Anche l’attività fisica, che per anni ci hanno raccomandato come indispensabile fonte di benessere, in soli tre mesi è diventata un vizio da stigmatizzare. Mentre al contrario sono stati esaltati i divanisti, quelli che non pretendono di sgambettare chissà dove ma si accontentano di stare a casa, seduti davanti alla tv. E chissà se qualcuno si ricorda di quanto era considerata infamante l’accusa di “starsene sul divano”, lanciata solo pochi mesi fa ai percettori del reddito di cittadinanza. Il brutto è bello, e il bello è brutto.

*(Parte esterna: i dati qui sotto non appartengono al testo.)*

===== src/rtl/hazard_pkg.sv =====
// Shared types and constants for the pipeline hazard/stall controller.
package hazard_pkg;

    localparam int unsigned REG_ADDR_W = 5;
    localparam logic [REG_ADDR_W-1:0] REG_ZERO = 5'd0;

    localparam int unsigned MDU_LATENCY_MAX = 15;

    typedef enum logic [1:0] {
        HOLD     = 2'd0,
        RUN      = 2'd1,
        MDU_BUSY = 2'd2
    } hazardState_t;

    // Bits needed to hold a down-counter starting at the given latency.
    function automatic int unsigned cntWidth(input int unsigned latency);
        return (latency < 2) ? 1 : $clog2(latency + 1);
    endfunction

    localparam int unsigned MDU_CNT_W = cntWidth(MDU_LATENCY_MAX);

endpackage


===== src/rtl/hazard_stall_controller_mdu.sv =====
// MDU occupancy tracker: loads a down-counter on an accepted start and
// reports busy while it is non-zero, plus the final busy cycle.
module mdu_busy_tracker
    import hazard_pkg::*;
#(
    parameter int unsigned Latency = 4
) (
    input  logic clk,
    input  logic rst_n,
    input  logic accept,
    output logic busy,
    output logic last
);

    logic [MDU_CNT_W-1:0] cntQ, cntD;

    always_comb begin
        cntD = cntQ;
        if (accept) begin
            cntD = MDU_CNT_W'(Latency);
        end else if (cntQ != '0) begin
            cntD = cntQ - MDU_CNT_W'(1);
        end
    end

    always_ff @(posedge clk or negedge rst_n) begin
        if (!rst_n) begin
            cntQ <= '0;
        end else begin
            cntQ <= cntD;
        end
    end

    assign busy = (cntQ != '0);
    assign last = (cntQ == MDU_CNT_W'(1));

endmodule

In questi due mesi, d’altra parte, abbiamo visto anche la rivalutazione del reddito di cittadinanza, anche da parte di moltissimi che lo criticavano aspramente, e di quella che è la sua sorella maggiore, cioè la sovvenzione statale a pioggia: normalmente considerata stortura da evitare come la peste, oggi è diventata la panacea che guarirà i danni economici causati dal covid. Tutto il decreto di rilancio dell’economia, varato ieri dal governo, si basa su questo meccanismo: un po’ di soldi di qua, un po’ di là, poco ma a tutti, per non scontentare nessuno. E rigorosamente senza alcuna visione del futuro, senza nessuna idea di un mondo, di una società post virus. Si vive alla giornata, e chi vivra vedrà. Del resto, l’assunto alla base di tutto sembra essere, di nuovo, quello caro ai monaci dell’anno Mille: “ricordati che devi morire”. Vale a dire: inutile progettare un futuro che è nelle mani del Supremo, perché comunque “Quello che accade quaggiù, è deciso lassù”.
(A proposito di morire, pare che forse questa estate riusciremo ad andare al mare, ancora in che condizioni non si sa, ma una cosa è chiara: se ci avventureremo in mare, sarà bene munirsi di ciambella di salvataggio, o almeno raccomandarsi a Dio. Infatti, se rischiassimo un annegamento, il bagnino non ci salverà: sono state vietate, dall’onnipresente comitato scientifico che a tutto sovrintende, anche le normali manovre di rianimazione, che come è noto comportano un contatto fisico, e dunque un possibile contagio. Sembra uno scherzo, ma attenzione: non lo è).